Desenroscó el tapón de la botella de ginebra que guardaba en su escritorio y echó un trago. Vertió un poco sobre la marca. La piel cubierta de ampollas pareció inflarse todavía más al contacto con el alcohol. Como una minúscula cordillera formándose hacía un millón de años, tras algún retortijón de las entrañas de la tierra. Era una ginebra barata, lo único que bebía ya: elaborada mayormente con grano y otras porquerías y embotellada localmente. Ahora todo lo hacía así: localmente.

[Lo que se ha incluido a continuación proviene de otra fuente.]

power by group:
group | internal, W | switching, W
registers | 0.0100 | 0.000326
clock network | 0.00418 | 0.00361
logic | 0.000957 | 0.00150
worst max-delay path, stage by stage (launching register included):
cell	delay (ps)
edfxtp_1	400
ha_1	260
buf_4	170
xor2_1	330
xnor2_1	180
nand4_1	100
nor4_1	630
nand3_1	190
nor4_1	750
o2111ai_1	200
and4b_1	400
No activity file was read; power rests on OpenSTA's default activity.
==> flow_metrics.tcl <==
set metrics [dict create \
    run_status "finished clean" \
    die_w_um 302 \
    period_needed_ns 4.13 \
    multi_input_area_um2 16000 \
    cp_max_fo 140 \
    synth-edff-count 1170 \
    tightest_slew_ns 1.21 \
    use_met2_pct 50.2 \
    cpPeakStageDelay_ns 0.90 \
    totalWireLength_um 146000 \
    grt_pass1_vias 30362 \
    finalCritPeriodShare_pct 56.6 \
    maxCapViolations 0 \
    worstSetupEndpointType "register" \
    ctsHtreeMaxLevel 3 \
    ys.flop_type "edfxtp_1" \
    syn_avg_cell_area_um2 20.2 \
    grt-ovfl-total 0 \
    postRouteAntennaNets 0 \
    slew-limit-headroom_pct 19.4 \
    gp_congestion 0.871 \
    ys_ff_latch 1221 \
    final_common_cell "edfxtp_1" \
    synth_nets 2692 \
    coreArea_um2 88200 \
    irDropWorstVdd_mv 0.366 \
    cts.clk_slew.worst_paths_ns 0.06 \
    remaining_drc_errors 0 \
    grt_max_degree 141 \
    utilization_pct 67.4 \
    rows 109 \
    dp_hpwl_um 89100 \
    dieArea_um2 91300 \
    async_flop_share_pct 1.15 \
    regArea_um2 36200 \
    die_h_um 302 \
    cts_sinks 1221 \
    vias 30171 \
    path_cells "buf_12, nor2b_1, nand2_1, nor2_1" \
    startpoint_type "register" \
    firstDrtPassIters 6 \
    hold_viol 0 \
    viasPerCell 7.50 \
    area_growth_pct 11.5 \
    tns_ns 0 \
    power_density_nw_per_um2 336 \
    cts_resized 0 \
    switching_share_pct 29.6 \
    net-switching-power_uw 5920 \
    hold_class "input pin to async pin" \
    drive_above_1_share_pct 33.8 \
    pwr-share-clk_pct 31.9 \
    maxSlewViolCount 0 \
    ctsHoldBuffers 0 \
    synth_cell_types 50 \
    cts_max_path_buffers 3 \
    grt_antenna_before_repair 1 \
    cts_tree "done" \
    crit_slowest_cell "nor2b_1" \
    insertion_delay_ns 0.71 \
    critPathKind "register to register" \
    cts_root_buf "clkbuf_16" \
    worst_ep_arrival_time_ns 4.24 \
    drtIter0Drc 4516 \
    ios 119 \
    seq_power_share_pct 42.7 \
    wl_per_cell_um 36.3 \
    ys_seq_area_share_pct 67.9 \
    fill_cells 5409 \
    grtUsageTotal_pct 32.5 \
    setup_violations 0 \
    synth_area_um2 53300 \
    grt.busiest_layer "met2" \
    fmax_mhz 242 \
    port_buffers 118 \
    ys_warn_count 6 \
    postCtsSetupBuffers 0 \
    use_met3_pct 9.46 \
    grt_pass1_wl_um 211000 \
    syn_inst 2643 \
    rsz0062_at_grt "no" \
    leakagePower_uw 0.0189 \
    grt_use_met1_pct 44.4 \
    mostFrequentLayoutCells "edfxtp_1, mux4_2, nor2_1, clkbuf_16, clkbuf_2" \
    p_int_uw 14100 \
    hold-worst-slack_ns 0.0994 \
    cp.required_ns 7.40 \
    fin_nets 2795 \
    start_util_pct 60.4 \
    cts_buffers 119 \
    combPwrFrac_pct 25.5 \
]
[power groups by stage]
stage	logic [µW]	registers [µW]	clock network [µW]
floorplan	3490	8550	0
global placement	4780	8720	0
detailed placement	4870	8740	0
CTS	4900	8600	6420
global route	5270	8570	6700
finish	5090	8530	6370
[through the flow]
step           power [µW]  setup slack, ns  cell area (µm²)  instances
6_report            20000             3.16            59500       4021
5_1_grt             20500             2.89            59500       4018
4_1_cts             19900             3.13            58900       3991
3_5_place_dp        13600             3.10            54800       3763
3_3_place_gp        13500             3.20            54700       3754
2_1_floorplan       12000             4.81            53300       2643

No le había mentido al pobre Kurt. Había una vena de locura en su familia. Su padre la tenía a todas luces, y el padre de su padre, también. Ambos habían terminado en el sanatorio mental del Estado y habían acabado sus días farfullando cosas que ya nadie quería escuchar. La última vez que había visto vivo a su padre, estaba sentado desnudo en el suelo mugriento de su habitación, apestando más que un retrete en agosto y parloteando sobre el maldito traidor de Lyndon B. Johnson y sobre la gente de color, aunque él no había utilizado un término tan educado. Fue entonces cuando Quarry llegó a la conclusión de que su padre no era un loco, sino un malvado.

Se arrellanó en su sillón y observó las llamas, que se alzaban y parecían silbarle desde el hogar.

«Tal vez yo sea un paleto gilipollas de ninguna parte, pero voy a terminar lo que he empezado. Lo siento, Kurt. Lo siento de veras, hijo. Una cosa te prometo: no has muerto en vano. Ninguno de nosotros morirá en vano».